To do
Take each line of the entries below that contains "family" and copy it.

Records from a data source
==> src/rtl/core/xmr_pkg.sv <==
// xmodem receiver package: protocol codes, phase and status enums, per-item
// control state and result record shared by the step logic and the top level
// no dependencies
`timescale 1ns / 1ps

package xmr_pkg;

  localparam int BLOCK_BYTES = 128;
  localparam int IDX_BITS    = 7;
  localparam int TICK_BITS   = 21;
  localparam int SIZE_BITS   = 17;
  localparam int WADDR_BITS  = 16;

  localparam logic [IDX_BITS-1:0]  IDX_LAST      = IDX_BITS'(BLOCK_BYTES - 1);
  localparam logic [TICK_BITS-1:0] NAK_INTERVAL_RST = TICK_BITS'(2000000);

  localparam logic [7:0] C_SOH  = 8'h01;
  localparam logic [7:0] C_EOT  = 8'h04;
  localparam logic [7:0] C_ACK  = 8'h06;
  localparam logic [7:0] C_NAK  = 8'h15;
  localparam logic [7:0] C_CAN  = 8'h18;
  localparam logic [7:0] C_COMP = 8'hff;

  typedef enum logic [2:0] {
    PH_IDLE,
    PH_CTRL,
    PH_NUM,
    PH_COMP,
    PH_DATA,
    PH_SUM
  } xmr_phase_e;

  typedef enum logic [1:0] {
    OP_TICK  = 2'd0,
    OP_BYTE  = 2'd1,
    OP_START = 2'd2
  } xmr_op_e;

  typedef enum logic [1:0] {
    ST_OK       = 2'd0,
    ST_CANCEL   = 2'd1,
    ST_PROTO    = 2'd2,
    ST_OVERFLOW = 2'd3
  } xmr_status_e;

  typedef struct packed {
    xmr_phase_e           phase;
    logic                 started;
    logic [7:0]           expected;
    logic [7:0]           header;
    logic [IDX_BITS-1:0]  idx;
    logic [7:0]           sum;
    logic                 header_bad;
    logic [TICK_BITS-1:0] idle;
  } xmr_ctl_t;

  typedef struct packed {
    logic                  send_valid;
    logic [7:0]            send_byte;
    logic                  write_valid;
    logic [WADDR_BITS-1:0] write_address;
    logic [7:0]            write_data;
    logic                  finished;
    xmr_status_e           status;
    logic [SIZE_BITS-1:0]  total_size;
  } xmr_result_t;

endpackage

==> src/rtl/core/xmr_step.sv <==
// xmodem receiver step logic: next control state and result for one item
// depends on xmr_pkg
`timescale 1ns / 1ps

module xmr_step import xmr_pkg::*; #(
  parameter int ADDR_BITS = 16
) (
  input  xmr_ctl_t             ctl_i,
  input  logic [ADDR_BITS:0]   acc_i,
  input  xmr_op_e              op_i,
  input  logic [7:0]           byte_i,
  input  logic [TICK_BITS-1:0] nak_interval_i,
  output xmr_ctl_t             ctl_o,
  output logic [ADDR_BITS:0]   acc_o,
  output xmr_result_t          res_o
);

  localparam int ExtW = ADDR_BITS + 18;
  localparam int CapW = ADDR_BITS + 2;

  logic [TICK_BITS-1:0] idle_inc;
  logic                 tick_nak;
  logic [CapW-1:0]      blk_end;
  logic                 overflow;
  logic                 sum_ok;
  logic [ExtW-1:0]      addr_ext;
  logic [ExtW-1:0]      size_ext;

  assign idle_inc = ctl_i.idle + TICK_BITS'(1);
  assign tick_nak = (ctl_i.phase == PH_CTRL) && !ctl_i.started && (idle_inc >= nak_interval_i);
  assign blk_end  = CapW'(acc_i) + CapW'(BLOCK_BYTES);
  assign overflow = blk_end > (CapW'(1) << ADDR_BITS);
  assign sum_ok   = !ctl_i.header_bad && (ctl_i.sum == byte_i);
  assign addr_ext = ExtW'(acc_i) + ExtW'(ctl_i.idx);
  assign size_ext = ExtW'(acc_o);

  // next state
  always_comb begin
    ctl_o = ctl_i;
    acc_o = acc_i;
    case (op_i)
      OP_START: begin
        ctl_o.phase      = PH_CTRL;
        ctl_o.started    = 1'b0;
        ctl_o.expected   = 8'd1;
        ctl_o.header     = 8'd0;
        ctl_o.idx        = '0;
        ctl_o.sum        = 8'd0;
        ctl_o.header_bad = 1'b0;
        ctl_o.idle       = '0;
        acc_o            = '0;
      end
      OP_TICK: begin
        if (ctl_i.phase == PH_CTRL && !ctl_i.started) begin
          ctl_o.idle = tick_nak ? '0 : idle_inc;
        end
      end
      OP_BYTE: begin
        unique case (ctl_i.phase)
          PH_CTRL: begin
            ctl_o.idle = '0;
            if (byte_i == C_EOT || byte_i == C_CAN) begin
              ctl_o.phase = PH_IDLE;
            end else if (byte_i == C_SOH) begin
              ctl_o.started = 1'b1;
              ctl_o.phase   = overflow ? PH_IDLE : PH_NUM;
            end else if (ctl_i.started) begin
              ctl_o.phase = PH_IDLE;
            end
          end
          PH_NUM: begin
            ctl_o.header     = byte_i;
            ctl_o.header_bad = (byte_i != ctl_i.expected);
            ctl_o.phase      = PH_COMP;
          end
          PH_COMP: begin
            if ((ctl_i.header ^ byte_i) != C_COMP) begin
              ctl_o.header_bad = 1'b1;
            end
            ctl_o.idx   = '0;
            ctl_o.sum   = 8'd0;
            ctl_o.phase = PH_DATA;
          end
          PH_DATA: begin
            ctl_o.sum = ctl_i.sum + byte_i;
            if (ctl_i.idx == IDX_LAST) begin
              ctl_o.idx   = '0;
              ctl_o.phase = PH_SUM;
            end else begin
              ctl_o.idx = ctl_i.idx + IDX_BITS'(1);
            end
          end
          PH_SUM: begin
            if (sum_ok) begin
              ctl_o.expected = ctl_i.expected + 8'd1;
              acc_o          = acc_i + (ADDR_BITS+1)'(BLOCK_BYTES);
            end
            ctl_o.phase = PH_CTRL;
          end
          default: begin
          end
        endcase
      end
      default: begin
      end
    endcase
  end

  // result of this item
  always_comb begin
    res_o               = '0;
    res_o.status        = ST_OK;
    res_o.total_size    = size_ext[SIZE_BITS-1:0];
    case (op_i)
      OP_TICK: begin
        if (tick_nak) begin
          res_o.send_valid = 1'b1;
          res_o.send_byte  = C_NAK;
        end
      end
      OP_BYTE: begin
        unique case (ctl_i.phase)
          PH_CTRL: begin
            if (byte_i == C_EOT) begin
              res_o.send_valid = 1'b1;
              res_o.send_byte  = C_ACK;
              res_o.finished   = 1'b1;
            end else if (byte_i == C_CAN) begin
              res_o.finished = 1'b1;
              res_o.status   = ST_CANCEL;
            end else if (byte_i == C_SOH) begin
              if (overflow) begin
                res_o.finished = 1'b1;
                res_o.status   = ST_OVERFLOW;
              end
            end else if (ctl_i.started) begin
              res_o.finished = 1'b1;
              res_o.status   = ST_PROTO;
            end
          end
          PH_DATA: begin
            if (!ctl_i.header_bad) begin
              res_o.write_valid   = 1'b1;
              res_o.write_address = addr_ext[WADDR_BITS-1:0];
              res_o.write_data    = byte_i;
            end
          end
          PH_SUM: begin
            res_o.send_valid = 1'b1;
            res_o.send_byte  = sum_ok ? C_ACK : C_NAK;
          end
          default: begin
          end
        endcase
      end
      default: begin
      end
    endcase
  end

endmodule

==> src/rtl/core/xmodem_receiver.sv <==
// channel   dir  width   contents
// s_axis    in   8+2     rx byte in tdata, op in tuser
// m_axis    out  56+2+1  reply, buffer write, status and total size; session end on tlast
// cfg       in   21      nak interval register write
//
// one item per cycle while m_axis is not stalled; each accepted item gives exactly one
// result in the next cycle. the state update is a single pass of xmr_step between the
// control registers and the result register; s_axis_tready drops only while the result
// waits on a stalled m_axis. reset leaves no session open and nak interval at 2000000
// depends on xmr_pkg and xmr_step
`timescale 1ns / 1ps

module xmodem_receiver import xmr_pkg::*; #(
  parameter int ADDR_BITS = 16
) (
  input  logic                 clk_i,
  input  logic                 rst_ni,
  input  logic                 s_axis_tvalid,
  output logic                 s_axis_tready,
  input  logic [7:0]           s_axis_tdata,   // [7:0] rx_byte
  input  logic [1:0]           s_axis_tuser,   // [1:0] op
  output logic                 m_axis_tvalid,
  input  logic                 m_axis_tready,
  // [7:0] send_byte, [23:8] write_address, [31:24] write_data,
  // [33:32] status, [50:34] total_size, [55:51] zero
  output logic [55:0]          m_axis_tdata,
  // [0] send_valid, [1] write_valid
  output logic [1:0]           m_axis_tuser,
  output logic                 m_axis_tlast,
  input  logic                 cfg_valid_i,
  output logic                 cfg_ready_o,
  input  logic [TICK_BITS-1:0] cfg_data_i
);

  xmr_ctl_t             ctl_q, ctl_d;
  logic [ADDR_BITS:0]   acc_q, acc_d;
  logic [TICK_BITS-1:0] nak_interval_q;
  xmr_result_t          res_q, res_d;
  logic                 out_valid_q;
  logic                 in_fire;

  assign s_axis_tready = !out_valid_q || m_axis_tready;
  assign in_fire       = s_axis_tvalid && s_axis_tready;
  assign cfg_ready_o   = 1'b1;

  xmr_step #(
    .ADDR_BITS(ADDR_BITS)
  ) u_step (
    .ctl_i         (ctl_q),
    .acc_i         (acc_q),
    .op_i          (xmr_op_e'(s_axis_tuser)),
    .byte_i        (s_axis_tdata),
    .nak_interval_i(nak_interval_q),
    .ctl_o         (ctl_d),
    .acc_o         (acc_d),
    .res_o         (res_d)
  );

  always_ff @(posedge clk_i or negedge rst_ni) begin
    if (!rst_ni) begin
      ctl_q.phase      <= PH_IDLE;
      ctl_q.started    <= 1'b0;
      ctl_q.expected   <= 8'd1;
      ctl_q.header     <= 8'd0;
      ctl_q.idx        <= '0;
      ctl_q.sum        <= 8'd0;
      ctl_q.header_bad <= 1'b0;
      ctl_q.idle       <= '0;
      acc_q            <= '0;
      out_valid_q      <= 1'b0;
    end else begin
      if (in_fire) begin
        ctl_q <= ctl_d;
        acc_q <= acc_d;
      end
      if (in_fire) begin
        out_valid_q <= 1'b1;
      end else if (m_axis_tready) begin
        out_valid_q <= 1'b0;
      end
    end
  end

  always_ff @(posedge clk_i or negedge rst_ni) begin
    if (!rst_ni) begin
      nak_interval_q <= NAK_INTERVAL_RST;
    end else if (cfg_valid_i) begin
      nak_interval_q <= cfg_data_i;
    end
  end

  always_ff @(posedge clk_i) begin
    if (in_fire) begin
      res_q <= res_d;
    end
  end

  assign m_axis_tvalid = out_valid_q;
  assign m_axis_tdata  = {5'd0, res_q.total_size, res_q.status, res_q.write_data,
                          res_q.write_address, res_q.send_byte};
  assign m_axis_tuser  = {res_q.write_valid, res_q.send_valid};
  assign m_axis_tlast  = res_q.finished;

  a_start_opens : assert property (@(posedge clk_i) disable iff (!rst_ni)
    (in_fire && s_axis_tuser == OP_START) |=> (ctl_q.phase == PH_CTRL && acc_q == '0))
    else $error("start did not open a fresh session");

  a_size_grows : assert property (@(posedge clk_i) disable iff (!rst_ni)
    (in_fire && s_axis_tuser != OP_START) |=> (acc_q >= $past(acc_q)))
    else $error("accepted size went down within a session");

  a_one_action : assert property (@(posedge clk_i) disable iff (!rst_ni)
    m_axis_tvalid |-> !(res_q.write_valid && res_q.send_valid))
    else $error("buffer write and reply in the same result");

  a_status_end : assert property (@(posedge clk_i) disable iff (!rst_ni)
    (m_axis_tvalid && !res_q.finished) |-> (res_q.status == ST_OK))
    else $error("status set without session end");

  a_end_idle : assert property (@(posedge clk_i) disable iff (!rst_ni)
    (in_fire && res_d.finished) |=> (ctl_q.phase == PH_IDLE))
    else $error("session end left the receiver active");

endmodule
==> config.mk <==
export PLATFORM = sky130hd
export DESIGN_NAME = xmodem_receiver
export DESIGN_NICKNAME = d
export VERILOG_FILES = /design/src/rtl/core/xmr_pkg.sv /design/src/rtl/core/xmr_step.sv /design/src/rtl/core/xmodem_receiver.sv
export SDC_FILE = /design/constraint.sdc
export NUM_CORES = 1
export LEC_CHECK = 0
export ABC_AREA = 1
export BUFFER_PORTS_ARGS = -buffer_cell sky130_fd_sc_hd__buf_2
export CAP_MARGIN = 15
export CORE_MARGIN = 3
export CORE_UTILIZATION = 40
export CTS_CLUSTER_SIZE = 8
export DETAILED_ROUTE_END_ITERATION = 10
export PLACE_DENSITY = 0.65
export SLEW_MARGIN = 20
export SYNTH_ARGS = -nofsm -noshare
export SYNTH_HDL_FRONTEND = slang
export SYNTH_HIERARCHICAL = 1
export SYNTH_SLANG_ARGS = --single-unit
==> constraint.sdc <==
create_clock -name clk_i -period 5.9 [get_ports clk_i]
set_clock_uncertainty 0.2 [all_clocks]
set_input_delay 0.295 -clock clk_i [delete_from_list [all_inputs] [get_ports clk_i]]
set_output_delay 0.295 -clock clk_i [all_outputs]
set_load 0.01 [all_outputs]
-- Yosys cells after proc, flatten, opt, wreduce, memory -nomap -nowiden
Cells that the tools add are included.
- add/subtract/negate cells: 7
- order comparisons: 2
- equality and inequality tests: 27
- multiplexer cells: 37
- bitwise gates (word level): 4
- reduce and logical (&&, ||, !) cells: 25
- operator list (operator ; number):
    36-bit one-hot mux with 2 select lines ; 1
    21-bit two-way mux ; 3
    21-bit one-hot mux with 3 select lines ; 1
    9-bit one-hot mux with 2 select lines ; 2
    17-bit two-way mux ; 2
    17-bit one-hot mux with 2 select lines ; 1
    15-bit one-hot mux with 2 select lines ; 1
    25-bit two-way mux ; 1
    3-bit two-way mux ; 8
    8-bit two-way mux ; 3
    21-bit by 1-bit adder with 21-bit output, second input constant ; 1
    21-bit greater-or-equal comparator ; 1
    17-bit by 8-bit adder with 18-bit output, second input constant ; 1
    18-bit by 17-bit greater-than comparator with 1-bit output, second input constant ; 1
    9-bit two-way mux ; 2
    17-bit by 8-bit adder with 17-bit output, second input constant ; 1
    16-bit by 7-bit adder with 16-bit output ; 1
    3-bit one-hot mux with 5 select lines ; 1
    4-bit AND reduction ; 3
    5-bit AND reduction ; 2
    8-bit by 1-bit adder with 8-bit output, second input constant ; 1
    8-bit adder ; 1
    8-bit by 1-bit equality test with 1-bit output, second input constant ; 1
    8-bit by 3-bit equality test with 1-bit output, second input constant ; 1
    other kinds (34) ; 61
- register bits after elaboration: 150
- output and inout port bits: 62
- word-level logic and storage cells: 122

-- Longest topological paths before layout
Gate-level depths: netlist of run 1.
- depth after elaboration: 7
- depth in mapped cells: 22
- gate-level depth less buffers: 21

-- Hierarchy
The synthesis of run 1 kept the hierarchy.
- modules (own cells, without submodules) (module ; instances ; cells each ; area each (µm²) ; seq. area each (µm²)):
    xmodem_receiver ; 1 ; 476 ; 5486.5 ; 4033.9
    xmr_step ; 1 ; 867 ; 4461.8 ; 0.0

-- Least setup slack after synthesis of run 1
Ideal clock, no wire load.
- kind: register -> register
- start point: register ctl_q[0] in the netlist's numbering
- end point: register ctl_q[17] in the netlist's numbering
- library setup time: 0.065 ns
- arrival time: 2.896 ns
- required time: 5.635 ns
- path slack: 2.739 ns
- stages on the path, launching flop included: 21
- cell sequence: dfrtp_1 ha_1 nand3_1 inv_1 nand2_1 nor3b_1 xor2_1 inv_1 ha_1 nand2_1 inv_1 o21ai_0 a21oi_1 nor2_1 nand4_1 nand2_1 clkbuf_1 nand3_1 nand2_1 nand3_1 nand2_1
- RTL lines (element ; RTL line ; source):
    from (decl) ; xmodem_receiver.sv:35 ; xmr_ctl_t ctl_q, ctl_d;
    from (signal assigned) ; xmodem_receiver.sv:73 ; ctl_q <= ctl_d;

==> metrics.md, run 1 <==
| Metric | Value |
|---|---|
| Seq pwr share | a little over two fifths |
| Multi-input logic area | between 4000 and 5000 sq um |
| DRC Markers | 0 |
| Sequential area share after synthesis | 40.55% |
| Clk root buf | clkbuf_16 |
| Fmax | 241.2 MHz |
| Nets | 1493 |
| PortBufs | 91 |
| Global-route wire length before repair | roughly 44000 um |
| Vias per cell | 5.175 |
| Starting Density | between 40% and 50% |
| Worst slew margin | 40.94% |
| Main flop type after synthesis | dfrtp_1 |
| Overall Global Routing Usage | 20.05% |
| Starting DRC count in detailed routing | between 700 and 800 |
| Synth area leader | dfrtp_1 |
| Count of standard-cell rows | between 50 and 60 |
| Critical Path RT | 6.01 ns |
| GR Util met2 | 32.19% |
| Die Footprint | ~27000 sq um |
| Num CTS Buffers | 17 |
| Resized Gates After CTS | 0 |
| Post-synthesis cell type count | 48 |
| Most crowded layer after global routing | met2 |
| Synth area leaders | dfrtp_1 (22%), edfxtp_1 (16%), nand2_1 (14%) |
| TritonCTS clock tree | done |
| Worst setup startpoint | ctl_q[0] |
| Ys Warns | 6 |
| Global-route track usage on met1 | 27.76% |
| Cells after Synth | 1343 |
| Area grow syn2layout | 12.44% |
| Switching part of the total | 32.60% |
| Antenna violations before repair | 0 |
| RSZ-0062 raised after global routing | no |
| R2R Path Start | ctl_q[0] |
| Clock share of power | 37.4% |
| Wirelength, routed | 25910 um |
| Final min period | 4.147 ns |
| Leak | 5.521 nW |
| Clk sinks | 150 |
| DIE HEIGHT | 163.7 um |
| CP Data Arrival Time | 4.26 ns |
| Detail Placement HPWL | approximately 18000 um |
| Crit path max fanout | 21 |
| Total of max-cap violations | 0 |
| Combinational Power Share | a little under 20% |
| H-tree depth | 4 |
| Setup violators final | 0 |
| Nature of the critical path startpoint | flop |
| Number of routed nets with antenna violations | 0 |
| Die width | ~160 um |
| Via count | about 9000 |
| CP endpoint kind | flop |
| P per Cell Area | 256.9 nW/um^2 |
| Worst-Skew Late Latency | 0.42 ns |
| DR pass1 iterations | 5 |
| Fin crit share | 70.28% |
| WHS | 0.1274 ns |
| Status | finished clean |
| Hold WC Path Type | input port to flop |
| Synthesized area per cell | 7.408 sq um |
| Final Hold Fails | 0 |
| Gpl congestion | between 0.8 and 0.9 |
| Max-slew violation count | 0 |
| Pint | between 1.5 and 2 mW |
| Area taken by flip-flops and latches | 4034 sq um |
| VDD IR-drop max | ~170 uV |
| Filler cells | 2467 |
| CORE AREA | around 24000 sq um |
| Async SR Flop Fraction | between 60 and 70% |
| Vias in the first global route | about 8600 |
| Largest net degree at the start of global routing | 77 |
| Ratio of cells with drive above 1 in the final layout | approximately an eighth |
| Met3 usage in global routing | 3.228% |
| WL/cell | 14.81 um |
| Psw | ~940 uW |
| Setup TNS | 0 ns |
| Post-synth EDFFs | 54 |
| HP Start | s_axis_tdata[6] |
| I/O pin cnt | 98 |
| GRT Residual Overflow | 0 |
| Synthesized area | 9948 sq um |
| Synth Register Bits | 150 |
| CTS clock-pin slew for the worst setup and hold paths | 0.07 ns |
| Slew @ Worst Pin | 0.8858 ns |
| WS Path Type | flop to flop |
| Top cell type's share of synthesized area | 22.14% |
| CTS Buffer Depth | 2 |
==> cell type report <==
cell class / instances / area share (%)
multi-input cells: 946 / 42.79
clock buffers: 17 / 3.803
inverters: 179 / 6.018
clock inverters: 15 / 1.286
repair buffers: 118 / 6.398
diodes: 1 / 0.02237
flip-flops and latches: 150 / 36.06
well taps: 324 / 3.624
==> registers in the layout, summed over array words and instances, names as in the netlist <==
register and count:
acc_q 17, ctl_q 57, m_axis_tdata 51, m_axis_tlast 1
m_axis_tuser 2, m_axis_tvalid 1, nak_interval_q 21
==> per-layer routing <==
layer | routed length [um] | vias to the layer above
li1 | - | 4513
met1 | 12140 | 4223
met2 | 11750 | 281
met3 | 1549 | 39
met4 | 475 | 0
met5 | 0 | -
==> worst max-delay path: stages (launching register included) <==
cell      delay [ns]
dfrtp_1         0.52
ha_1            0.32
nand3_1         0.19
inv_1           0.19
nand2_1         0.12
nor3b_1         0.27
xor2_1          0.23
inv_1           0.07
ha_1            0.31
nand2_1         0.06
inv_1           0.07
nand3_1         0.07
nor2_1          0.15
nand3_1         0.10
nand4_1         0.12
nand2_1         0.51
nand3b_1        0.29
nand2_1         0.09
nand3_1         0.09
nand2_1         0.07
==> final timing paths <==
check,to,slack [ns],cells past startpoint
min reg2reg,nak_interval_q[17],0.26,2
max reg2reg,ctl_q[0],1.75,19
max in group asynchronous,acc_q[7],4.12,3
min,m_axis_tdata[30],0.13,3
max,ctl_q[0],1.75,19
min in group asynchronous,nak_interval_q[16],0.15,2
==> synthesized netlist by cell type, types with 2 or more instances <==
master      n
dfrtp_1    88
ha_1       43
o21ai_1    12
or2_2       2
nand4_1    18
a22o_1      3
nor4_1      4
xor2_1     13
o21bai_1    2
o31ai_1     4
o21ai_0    84
dfstp_2     8
inv_2      10
o21a_1      4
nor2_1     87
o22ai_1     2
fa_1        2
buf_2      23
buf_6       5
nand3_1   140
nand3_2     2
a21oi_1    71
nor3_2      5
xnor2_1     6
nor3_1     23
nand2_1   373
buf_4      36
nor2_2      3
a211oi_1    3
edfxtp_1   54
nor3_4      2
nand2_2     3
conb_1      3
nand3b_1    3
o211ai_1    7
a31oi_1     5
inv_1     169
clkbuf_1   11
==> layout by cell type (no fill, tap or decap), drive strengths merged, types with 5 or more instances in the layout <==
cell type	n
a21oi	72
a31oi	5
buf	96
clkbuf	17
clkinv	6
conb	10
dfrtp	88
dfstp	8
dlygate4sd3	22
edfxtp	54
ha	43
inv	185
nand2	376
nand3	142
nand4	18
nor2	91
nor3	30
o211ai	7
o21ai	96
xnor2	7
xor2	13
==> cells by family after synthesis <==
family | share of synthesized area [%]
AO/OA/AOI/OAI | 11.19
XOR/XNOR | 1.836
adder cells (fa/ha/maj) | 5.811
buffers and inverters | 11.61
flip-flops | 40.55
other | 0.1132
AND/OR/NAND/NOR | 28.89
==> per-stage QoR <==
stage	instances	util (%)	power [mW]	cell area [sq um]	setup WS, ns
floorplan	1350	-	1.648	9975	2.739
global placement	1695	42.61	1.799	10390	2.018
detailed placement	1695	42.61	1.803	10390	1.889
CTS	1749	45.84	2.895	11180	1.868
global route	1749	45.85	3.042	11180	1.333
finish	1750	45.86	2.873	11190	1.753
==> repair_timing <==
item | in CTS | in global routing
hold buffers | 22 | 0
setup buffers | 0 | 0
endpoints found under the hold margin | 54 | 0
==> power groups by stage <==
stage | Combinational, mW | Sequential, mW | Clock (mW)
CTS | 0.557 | 1.24 | 1.10
global route | 0.642 | 1.25 | 1.15
finish | 0.560 | 1.24 | 1.07
global placement | 0.541 | 1.26 | 0
floorplan | 0.396 | 1.25 | 0
detailed placement | 0.544 | 1.26 | 0
Note: power is estimated with default switching activity, not from simulation.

Solved exercise
==> cells by family after synthesis <==
family | share of synthesized area [%]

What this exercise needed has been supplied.